PROBLEM TO WORK ON: Go through the listing below and output exactly the line with "Edits applied to", the line with "-# clock tree", and each line between; omit the rest.

INPUT DATA:
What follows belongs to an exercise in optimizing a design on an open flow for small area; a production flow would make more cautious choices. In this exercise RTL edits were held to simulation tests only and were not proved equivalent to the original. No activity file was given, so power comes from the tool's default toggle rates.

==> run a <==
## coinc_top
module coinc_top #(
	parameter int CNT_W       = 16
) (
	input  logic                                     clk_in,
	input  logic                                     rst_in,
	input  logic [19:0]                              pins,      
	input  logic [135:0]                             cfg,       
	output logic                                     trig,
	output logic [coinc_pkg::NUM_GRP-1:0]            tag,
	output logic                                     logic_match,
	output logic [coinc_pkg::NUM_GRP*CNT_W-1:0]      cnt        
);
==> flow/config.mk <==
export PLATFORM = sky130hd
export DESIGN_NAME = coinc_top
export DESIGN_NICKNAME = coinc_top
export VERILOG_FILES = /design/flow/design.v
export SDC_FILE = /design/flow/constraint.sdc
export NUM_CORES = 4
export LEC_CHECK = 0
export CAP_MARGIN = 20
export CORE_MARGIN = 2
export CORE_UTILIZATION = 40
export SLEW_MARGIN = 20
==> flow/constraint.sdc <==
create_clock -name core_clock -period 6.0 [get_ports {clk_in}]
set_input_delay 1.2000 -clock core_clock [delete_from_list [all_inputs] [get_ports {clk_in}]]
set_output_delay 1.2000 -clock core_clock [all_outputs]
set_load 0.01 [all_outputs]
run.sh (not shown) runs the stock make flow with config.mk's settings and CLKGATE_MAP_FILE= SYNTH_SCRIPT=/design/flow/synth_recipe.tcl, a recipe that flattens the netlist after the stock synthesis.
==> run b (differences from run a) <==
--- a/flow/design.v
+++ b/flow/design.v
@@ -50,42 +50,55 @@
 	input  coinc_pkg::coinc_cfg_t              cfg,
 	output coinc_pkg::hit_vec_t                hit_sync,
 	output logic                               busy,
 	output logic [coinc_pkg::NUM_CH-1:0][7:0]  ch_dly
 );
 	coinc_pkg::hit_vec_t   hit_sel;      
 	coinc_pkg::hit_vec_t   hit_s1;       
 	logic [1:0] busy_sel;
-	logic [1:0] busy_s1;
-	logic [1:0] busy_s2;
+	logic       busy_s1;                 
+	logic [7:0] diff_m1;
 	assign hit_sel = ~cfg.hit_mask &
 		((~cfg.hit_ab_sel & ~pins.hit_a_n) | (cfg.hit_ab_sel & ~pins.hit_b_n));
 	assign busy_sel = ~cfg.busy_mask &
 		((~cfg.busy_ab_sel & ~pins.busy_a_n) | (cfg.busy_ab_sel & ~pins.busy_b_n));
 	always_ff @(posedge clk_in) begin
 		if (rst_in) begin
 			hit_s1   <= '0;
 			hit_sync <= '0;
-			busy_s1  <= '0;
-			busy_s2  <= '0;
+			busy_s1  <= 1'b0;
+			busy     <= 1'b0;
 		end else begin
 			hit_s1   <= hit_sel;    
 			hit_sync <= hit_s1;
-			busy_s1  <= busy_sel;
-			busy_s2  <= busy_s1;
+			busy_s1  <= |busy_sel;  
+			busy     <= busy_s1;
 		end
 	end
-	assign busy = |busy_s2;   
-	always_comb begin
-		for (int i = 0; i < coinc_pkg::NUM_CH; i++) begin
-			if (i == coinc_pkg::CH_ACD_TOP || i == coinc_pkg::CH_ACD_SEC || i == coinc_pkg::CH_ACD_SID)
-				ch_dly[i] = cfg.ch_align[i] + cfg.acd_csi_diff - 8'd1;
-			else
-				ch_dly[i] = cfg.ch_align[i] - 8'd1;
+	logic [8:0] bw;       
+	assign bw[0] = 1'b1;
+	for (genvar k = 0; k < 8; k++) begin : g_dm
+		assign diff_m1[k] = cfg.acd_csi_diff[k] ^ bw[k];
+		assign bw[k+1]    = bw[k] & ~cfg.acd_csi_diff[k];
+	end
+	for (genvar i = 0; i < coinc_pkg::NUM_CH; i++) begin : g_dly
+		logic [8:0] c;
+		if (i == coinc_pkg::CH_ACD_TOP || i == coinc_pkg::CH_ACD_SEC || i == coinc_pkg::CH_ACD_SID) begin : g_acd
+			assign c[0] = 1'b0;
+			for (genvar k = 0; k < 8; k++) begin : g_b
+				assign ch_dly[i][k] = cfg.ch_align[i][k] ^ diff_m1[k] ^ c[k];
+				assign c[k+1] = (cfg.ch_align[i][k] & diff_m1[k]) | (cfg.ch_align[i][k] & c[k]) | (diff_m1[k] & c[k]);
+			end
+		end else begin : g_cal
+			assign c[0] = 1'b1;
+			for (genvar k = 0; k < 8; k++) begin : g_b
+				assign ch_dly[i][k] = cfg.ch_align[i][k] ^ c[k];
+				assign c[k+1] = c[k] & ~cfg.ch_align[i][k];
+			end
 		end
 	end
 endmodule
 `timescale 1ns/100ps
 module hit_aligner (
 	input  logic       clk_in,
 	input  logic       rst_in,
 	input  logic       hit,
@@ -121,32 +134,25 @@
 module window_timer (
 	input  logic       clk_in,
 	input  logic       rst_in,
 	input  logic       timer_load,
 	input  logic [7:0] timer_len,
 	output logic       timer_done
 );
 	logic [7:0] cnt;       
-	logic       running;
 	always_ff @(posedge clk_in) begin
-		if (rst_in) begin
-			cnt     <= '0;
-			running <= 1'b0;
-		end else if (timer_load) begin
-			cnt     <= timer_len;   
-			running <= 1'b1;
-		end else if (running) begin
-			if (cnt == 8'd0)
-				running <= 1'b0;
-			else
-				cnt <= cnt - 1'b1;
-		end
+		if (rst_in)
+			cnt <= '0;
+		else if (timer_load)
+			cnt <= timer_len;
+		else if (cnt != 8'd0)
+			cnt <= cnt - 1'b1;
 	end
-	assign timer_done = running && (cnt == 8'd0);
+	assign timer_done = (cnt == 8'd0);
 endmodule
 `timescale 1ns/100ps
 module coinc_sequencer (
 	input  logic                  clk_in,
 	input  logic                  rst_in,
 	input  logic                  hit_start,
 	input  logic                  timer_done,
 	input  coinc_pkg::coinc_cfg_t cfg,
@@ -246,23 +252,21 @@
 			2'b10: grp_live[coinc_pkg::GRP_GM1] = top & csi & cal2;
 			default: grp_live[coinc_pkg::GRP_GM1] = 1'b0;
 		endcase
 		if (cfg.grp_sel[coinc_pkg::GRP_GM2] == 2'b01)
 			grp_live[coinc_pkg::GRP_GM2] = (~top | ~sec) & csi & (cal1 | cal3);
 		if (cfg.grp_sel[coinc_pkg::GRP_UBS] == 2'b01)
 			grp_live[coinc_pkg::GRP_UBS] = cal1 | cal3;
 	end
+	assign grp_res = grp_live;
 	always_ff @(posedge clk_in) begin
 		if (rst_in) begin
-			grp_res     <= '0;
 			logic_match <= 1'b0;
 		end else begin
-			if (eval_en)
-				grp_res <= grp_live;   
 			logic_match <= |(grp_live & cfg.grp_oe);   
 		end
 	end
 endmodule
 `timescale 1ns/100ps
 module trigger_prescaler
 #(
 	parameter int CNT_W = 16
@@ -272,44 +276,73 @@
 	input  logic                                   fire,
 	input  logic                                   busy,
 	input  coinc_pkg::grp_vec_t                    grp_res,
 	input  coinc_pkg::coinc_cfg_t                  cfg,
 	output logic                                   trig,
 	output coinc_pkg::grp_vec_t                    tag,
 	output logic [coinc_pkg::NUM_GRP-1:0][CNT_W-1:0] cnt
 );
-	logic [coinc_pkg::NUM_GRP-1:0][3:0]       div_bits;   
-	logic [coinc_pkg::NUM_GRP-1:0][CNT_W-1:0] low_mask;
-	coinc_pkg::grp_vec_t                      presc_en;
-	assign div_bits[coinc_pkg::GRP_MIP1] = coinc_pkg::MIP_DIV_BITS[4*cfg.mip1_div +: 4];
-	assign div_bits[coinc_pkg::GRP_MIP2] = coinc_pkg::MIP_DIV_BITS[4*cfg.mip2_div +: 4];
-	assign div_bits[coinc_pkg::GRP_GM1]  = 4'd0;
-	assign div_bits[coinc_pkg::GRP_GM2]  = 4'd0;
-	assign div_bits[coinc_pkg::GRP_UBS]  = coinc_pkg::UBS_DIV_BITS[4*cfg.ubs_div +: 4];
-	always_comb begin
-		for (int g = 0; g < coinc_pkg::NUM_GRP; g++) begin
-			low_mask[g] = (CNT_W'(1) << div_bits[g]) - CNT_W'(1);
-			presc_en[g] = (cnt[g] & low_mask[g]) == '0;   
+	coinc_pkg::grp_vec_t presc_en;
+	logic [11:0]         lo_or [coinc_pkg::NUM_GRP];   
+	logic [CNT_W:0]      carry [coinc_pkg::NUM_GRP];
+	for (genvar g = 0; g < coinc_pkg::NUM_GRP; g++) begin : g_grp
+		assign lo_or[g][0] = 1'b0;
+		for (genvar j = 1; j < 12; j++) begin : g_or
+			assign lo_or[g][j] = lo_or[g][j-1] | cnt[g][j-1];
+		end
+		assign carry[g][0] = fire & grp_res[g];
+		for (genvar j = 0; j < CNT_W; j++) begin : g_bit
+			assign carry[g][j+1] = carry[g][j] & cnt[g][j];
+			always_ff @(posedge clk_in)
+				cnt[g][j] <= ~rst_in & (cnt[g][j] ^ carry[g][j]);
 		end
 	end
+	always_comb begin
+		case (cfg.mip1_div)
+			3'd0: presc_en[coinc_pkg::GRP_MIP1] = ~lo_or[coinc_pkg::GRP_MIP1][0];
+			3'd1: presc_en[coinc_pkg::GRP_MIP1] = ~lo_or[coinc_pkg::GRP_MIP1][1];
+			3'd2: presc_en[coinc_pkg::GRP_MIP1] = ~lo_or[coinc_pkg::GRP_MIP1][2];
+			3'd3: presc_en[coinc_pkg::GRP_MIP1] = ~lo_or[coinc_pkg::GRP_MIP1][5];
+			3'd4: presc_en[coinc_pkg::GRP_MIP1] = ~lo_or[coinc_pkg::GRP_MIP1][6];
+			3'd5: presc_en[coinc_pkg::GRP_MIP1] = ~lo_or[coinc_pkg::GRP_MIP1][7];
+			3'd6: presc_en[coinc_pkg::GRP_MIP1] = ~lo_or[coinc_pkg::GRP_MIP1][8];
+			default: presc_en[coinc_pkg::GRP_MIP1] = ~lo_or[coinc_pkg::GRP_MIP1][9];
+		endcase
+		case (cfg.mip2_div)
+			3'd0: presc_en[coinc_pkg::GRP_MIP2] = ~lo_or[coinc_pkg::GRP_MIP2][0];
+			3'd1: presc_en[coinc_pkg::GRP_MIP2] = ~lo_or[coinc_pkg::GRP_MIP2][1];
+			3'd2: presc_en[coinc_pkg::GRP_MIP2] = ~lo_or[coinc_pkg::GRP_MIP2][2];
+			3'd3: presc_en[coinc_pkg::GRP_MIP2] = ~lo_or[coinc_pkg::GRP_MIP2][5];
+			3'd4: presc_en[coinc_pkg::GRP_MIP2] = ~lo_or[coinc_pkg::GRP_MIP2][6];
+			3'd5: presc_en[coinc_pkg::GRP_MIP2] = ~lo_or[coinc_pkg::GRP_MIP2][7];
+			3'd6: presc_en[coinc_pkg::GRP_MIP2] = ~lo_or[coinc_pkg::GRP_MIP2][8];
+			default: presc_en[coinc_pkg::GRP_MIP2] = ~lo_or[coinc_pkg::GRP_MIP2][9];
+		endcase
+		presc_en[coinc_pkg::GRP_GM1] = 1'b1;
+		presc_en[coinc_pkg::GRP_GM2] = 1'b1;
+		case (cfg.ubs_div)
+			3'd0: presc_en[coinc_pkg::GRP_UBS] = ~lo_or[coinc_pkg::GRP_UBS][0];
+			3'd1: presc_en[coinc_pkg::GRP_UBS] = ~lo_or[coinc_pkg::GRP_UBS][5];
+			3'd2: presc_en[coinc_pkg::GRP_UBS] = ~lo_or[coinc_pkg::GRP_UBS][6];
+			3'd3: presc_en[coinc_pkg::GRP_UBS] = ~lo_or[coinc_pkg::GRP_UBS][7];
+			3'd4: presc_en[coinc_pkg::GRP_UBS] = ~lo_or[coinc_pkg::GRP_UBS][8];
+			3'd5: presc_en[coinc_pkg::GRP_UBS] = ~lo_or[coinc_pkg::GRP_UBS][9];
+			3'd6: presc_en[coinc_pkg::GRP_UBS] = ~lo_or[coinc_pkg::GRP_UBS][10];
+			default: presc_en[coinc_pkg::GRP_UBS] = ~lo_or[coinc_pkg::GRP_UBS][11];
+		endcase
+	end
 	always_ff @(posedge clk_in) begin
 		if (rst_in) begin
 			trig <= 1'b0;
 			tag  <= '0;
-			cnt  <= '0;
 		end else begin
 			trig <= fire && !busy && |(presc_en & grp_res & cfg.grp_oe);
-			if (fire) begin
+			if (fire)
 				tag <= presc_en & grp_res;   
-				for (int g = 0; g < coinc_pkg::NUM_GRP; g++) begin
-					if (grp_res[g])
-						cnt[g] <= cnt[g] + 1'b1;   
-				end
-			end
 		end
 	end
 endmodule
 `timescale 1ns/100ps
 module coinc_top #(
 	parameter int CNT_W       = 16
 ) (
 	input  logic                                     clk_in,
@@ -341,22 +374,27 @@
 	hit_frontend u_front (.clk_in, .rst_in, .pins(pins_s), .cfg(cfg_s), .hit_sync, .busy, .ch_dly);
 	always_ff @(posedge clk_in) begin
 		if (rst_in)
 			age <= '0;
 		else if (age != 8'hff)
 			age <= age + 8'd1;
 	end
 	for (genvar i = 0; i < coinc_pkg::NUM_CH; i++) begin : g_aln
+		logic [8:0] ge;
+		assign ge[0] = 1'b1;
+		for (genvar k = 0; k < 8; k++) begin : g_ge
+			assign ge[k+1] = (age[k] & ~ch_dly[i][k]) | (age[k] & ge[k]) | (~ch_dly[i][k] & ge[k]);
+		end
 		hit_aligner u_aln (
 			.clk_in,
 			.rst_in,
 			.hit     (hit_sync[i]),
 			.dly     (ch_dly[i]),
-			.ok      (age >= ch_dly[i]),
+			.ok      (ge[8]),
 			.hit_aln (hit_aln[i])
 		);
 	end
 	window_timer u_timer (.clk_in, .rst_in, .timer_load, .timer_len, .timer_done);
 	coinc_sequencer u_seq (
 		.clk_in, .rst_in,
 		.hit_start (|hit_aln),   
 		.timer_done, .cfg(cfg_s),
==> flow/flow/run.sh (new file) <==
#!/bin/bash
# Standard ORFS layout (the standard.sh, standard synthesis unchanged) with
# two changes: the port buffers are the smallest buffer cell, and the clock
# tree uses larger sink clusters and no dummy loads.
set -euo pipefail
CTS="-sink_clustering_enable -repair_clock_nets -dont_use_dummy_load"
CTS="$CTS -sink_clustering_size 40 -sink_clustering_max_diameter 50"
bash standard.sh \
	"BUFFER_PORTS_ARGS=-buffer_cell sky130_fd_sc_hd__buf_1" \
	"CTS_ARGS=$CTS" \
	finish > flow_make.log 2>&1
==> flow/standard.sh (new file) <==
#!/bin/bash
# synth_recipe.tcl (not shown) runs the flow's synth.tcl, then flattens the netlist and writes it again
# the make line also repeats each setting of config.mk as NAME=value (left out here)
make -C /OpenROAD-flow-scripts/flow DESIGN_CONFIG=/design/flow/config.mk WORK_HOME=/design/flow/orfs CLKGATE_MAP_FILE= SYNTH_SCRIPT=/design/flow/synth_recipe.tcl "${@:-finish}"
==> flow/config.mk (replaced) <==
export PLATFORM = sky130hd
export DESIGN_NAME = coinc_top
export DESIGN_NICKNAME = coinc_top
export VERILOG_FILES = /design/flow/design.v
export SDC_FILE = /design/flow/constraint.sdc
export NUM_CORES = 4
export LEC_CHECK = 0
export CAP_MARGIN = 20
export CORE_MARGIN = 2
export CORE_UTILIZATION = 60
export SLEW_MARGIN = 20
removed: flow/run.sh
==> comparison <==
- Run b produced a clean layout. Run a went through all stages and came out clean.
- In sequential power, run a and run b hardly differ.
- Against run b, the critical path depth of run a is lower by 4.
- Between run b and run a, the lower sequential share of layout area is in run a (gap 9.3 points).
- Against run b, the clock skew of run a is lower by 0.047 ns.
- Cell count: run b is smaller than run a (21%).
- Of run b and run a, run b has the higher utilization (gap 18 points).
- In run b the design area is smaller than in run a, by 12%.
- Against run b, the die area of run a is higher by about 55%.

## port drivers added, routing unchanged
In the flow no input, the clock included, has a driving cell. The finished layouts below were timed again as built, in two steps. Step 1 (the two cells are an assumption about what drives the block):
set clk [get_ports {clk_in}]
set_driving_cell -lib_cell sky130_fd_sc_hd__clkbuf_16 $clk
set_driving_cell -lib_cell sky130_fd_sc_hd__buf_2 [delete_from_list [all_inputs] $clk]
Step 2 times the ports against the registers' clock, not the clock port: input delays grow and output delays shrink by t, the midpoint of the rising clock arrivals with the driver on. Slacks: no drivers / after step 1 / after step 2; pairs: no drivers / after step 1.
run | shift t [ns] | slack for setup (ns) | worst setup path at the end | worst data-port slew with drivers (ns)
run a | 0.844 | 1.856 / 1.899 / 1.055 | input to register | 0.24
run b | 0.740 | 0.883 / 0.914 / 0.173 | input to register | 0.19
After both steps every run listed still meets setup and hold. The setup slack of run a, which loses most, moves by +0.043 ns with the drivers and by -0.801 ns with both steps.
--
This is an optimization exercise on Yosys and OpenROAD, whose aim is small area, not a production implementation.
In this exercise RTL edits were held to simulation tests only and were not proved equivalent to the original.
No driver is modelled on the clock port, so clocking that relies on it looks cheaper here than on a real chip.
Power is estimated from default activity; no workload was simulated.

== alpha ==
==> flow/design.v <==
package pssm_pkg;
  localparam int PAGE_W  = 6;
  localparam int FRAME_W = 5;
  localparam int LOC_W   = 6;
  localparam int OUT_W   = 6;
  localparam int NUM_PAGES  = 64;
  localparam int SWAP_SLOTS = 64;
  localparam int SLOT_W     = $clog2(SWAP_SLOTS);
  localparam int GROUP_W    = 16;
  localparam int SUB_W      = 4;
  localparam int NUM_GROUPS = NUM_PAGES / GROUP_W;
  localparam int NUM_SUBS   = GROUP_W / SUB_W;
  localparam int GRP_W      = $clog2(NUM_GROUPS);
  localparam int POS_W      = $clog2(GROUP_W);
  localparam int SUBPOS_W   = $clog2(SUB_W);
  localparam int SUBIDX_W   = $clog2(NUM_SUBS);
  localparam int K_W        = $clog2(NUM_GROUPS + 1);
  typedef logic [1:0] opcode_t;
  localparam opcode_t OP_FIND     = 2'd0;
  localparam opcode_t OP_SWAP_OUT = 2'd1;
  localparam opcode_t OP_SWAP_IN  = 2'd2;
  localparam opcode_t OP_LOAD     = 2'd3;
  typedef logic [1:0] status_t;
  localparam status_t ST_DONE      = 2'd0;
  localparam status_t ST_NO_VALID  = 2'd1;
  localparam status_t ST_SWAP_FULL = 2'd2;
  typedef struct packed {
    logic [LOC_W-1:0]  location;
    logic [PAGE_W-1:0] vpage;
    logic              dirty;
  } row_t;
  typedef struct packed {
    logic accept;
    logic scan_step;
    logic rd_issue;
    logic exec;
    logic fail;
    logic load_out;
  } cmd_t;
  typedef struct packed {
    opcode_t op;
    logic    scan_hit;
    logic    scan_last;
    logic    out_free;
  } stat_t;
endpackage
* * *
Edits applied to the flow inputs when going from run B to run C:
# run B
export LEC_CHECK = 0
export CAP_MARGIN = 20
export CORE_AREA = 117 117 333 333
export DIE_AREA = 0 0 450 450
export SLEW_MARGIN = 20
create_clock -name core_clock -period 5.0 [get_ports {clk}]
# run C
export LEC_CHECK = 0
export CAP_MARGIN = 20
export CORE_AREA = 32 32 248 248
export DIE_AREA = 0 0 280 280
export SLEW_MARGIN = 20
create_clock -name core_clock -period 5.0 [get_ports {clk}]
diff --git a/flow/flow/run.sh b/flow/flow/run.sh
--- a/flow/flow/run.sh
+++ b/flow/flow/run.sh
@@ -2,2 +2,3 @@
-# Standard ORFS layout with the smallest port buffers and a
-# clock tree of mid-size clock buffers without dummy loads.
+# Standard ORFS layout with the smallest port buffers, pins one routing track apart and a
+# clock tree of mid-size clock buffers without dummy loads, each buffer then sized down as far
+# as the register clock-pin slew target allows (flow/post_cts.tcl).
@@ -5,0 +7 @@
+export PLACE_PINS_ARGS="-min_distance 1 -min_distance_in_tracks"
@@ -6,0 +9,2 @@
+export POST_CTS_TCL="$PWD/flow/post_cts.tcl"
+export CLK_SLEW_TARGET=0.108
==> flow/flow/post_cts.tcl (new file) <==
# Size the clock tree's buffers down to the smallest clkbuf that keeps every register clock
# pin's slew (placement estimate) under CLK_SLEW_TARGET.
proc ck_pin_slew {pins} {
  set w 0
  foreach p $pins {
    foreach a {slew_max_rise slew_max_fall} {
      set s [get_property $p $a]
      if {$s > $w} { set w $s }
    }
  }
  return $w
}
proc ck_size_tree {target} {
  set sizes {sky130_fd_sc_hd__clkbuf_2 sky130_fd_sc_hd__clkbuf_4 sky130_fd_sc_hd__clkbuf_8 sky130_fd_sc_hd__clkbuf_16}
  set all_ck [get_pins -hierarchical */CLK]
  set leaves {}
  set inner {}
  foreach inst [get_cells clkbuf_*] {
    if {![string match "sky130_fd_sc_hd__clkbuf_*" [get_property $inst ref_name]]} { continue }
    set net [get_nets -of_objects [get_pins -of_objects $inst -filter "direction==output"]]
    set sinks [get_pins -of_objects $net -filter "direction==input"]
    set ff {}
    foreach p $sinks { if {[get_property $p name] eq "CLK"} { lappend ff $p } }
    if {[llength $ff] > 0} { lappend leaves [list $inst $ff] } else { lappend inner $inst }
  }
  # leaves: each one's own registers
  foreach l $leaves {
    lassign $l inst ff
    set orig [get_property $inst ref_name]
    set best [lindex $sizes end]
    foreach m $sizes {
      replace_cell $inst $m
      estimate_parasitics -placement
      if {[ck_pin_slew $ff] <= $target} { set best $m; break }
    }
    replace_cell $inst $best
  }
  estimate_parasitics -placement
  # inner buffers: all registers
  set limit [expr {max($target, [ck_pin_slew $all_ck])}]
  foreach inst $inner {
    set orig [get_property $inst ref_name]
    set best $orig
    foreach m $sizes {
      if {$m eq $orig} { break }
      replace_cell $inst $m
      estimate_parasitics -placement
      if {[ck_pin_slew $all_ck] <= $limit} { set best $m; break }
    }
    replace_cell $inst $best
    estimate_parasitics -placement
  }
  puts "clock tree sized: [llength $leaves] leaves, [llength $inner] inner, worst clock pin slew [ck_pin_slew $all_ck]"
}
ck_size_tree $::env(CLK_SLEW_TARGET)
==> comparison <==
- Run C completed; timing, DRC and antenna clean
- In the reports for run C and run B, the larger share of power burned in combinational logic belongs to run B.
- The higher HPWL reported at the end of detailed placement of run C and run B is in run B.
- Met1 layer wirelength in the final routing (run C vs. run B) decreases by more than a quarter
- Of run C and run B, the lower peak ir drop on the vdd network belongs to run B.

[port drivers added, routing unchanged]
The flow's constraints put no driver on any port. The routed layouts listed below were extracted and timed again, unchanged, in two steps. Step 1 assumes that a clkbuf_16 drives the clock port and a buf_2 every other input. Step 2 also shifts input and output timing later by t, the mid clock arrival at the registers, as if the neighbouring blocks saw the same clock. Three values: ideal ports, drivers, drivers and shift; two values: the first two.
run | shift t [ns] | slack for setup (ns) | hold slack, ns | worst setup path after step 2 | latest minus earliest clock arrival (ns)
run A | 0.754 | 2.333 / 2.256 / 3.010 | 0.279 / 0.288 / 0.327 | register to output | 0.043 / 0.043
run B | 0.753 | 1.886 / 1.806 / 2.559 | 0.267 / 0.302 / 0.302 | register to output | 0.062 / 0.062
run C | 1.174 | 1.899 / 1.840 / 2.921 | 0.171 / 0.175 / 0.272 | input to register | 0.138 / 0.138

RESPONSE TO THIS EXERCISE:
Edits applied to the flow inputs when going from run B to run C:
# run B
export LEC_CHECK = 0
export CAP_MARGIN = 20
export CORE_AREA = 117 117 333 333
export DIE_AREA = 0 0 450 450
export SLEW_MARGIN = 20
create_clock -name core_clock -period 5.0 [get_ports {clk}]
# run C
export LEC_CHECK = 0
export CAP_MARGIN = 20
export CORE_AREA = 32 32 248 248
export DIE_AREA = 0 0 280 280
export SLEW_MARGIN = 20
create_clock -name core_clock -period 5.0 [get_ports {clk}]
diff --git a/flow/flow/run.sh b/flow/flow/run.sh
--- a/flow/flow/run.sh
+++ b/flow/flow/run.sh
@@ -2,2 +2,3 @@
-# Standard ORFS layout with the smallest port buffers and a
-# clock tree of mid-size clock buffers without dummy loads.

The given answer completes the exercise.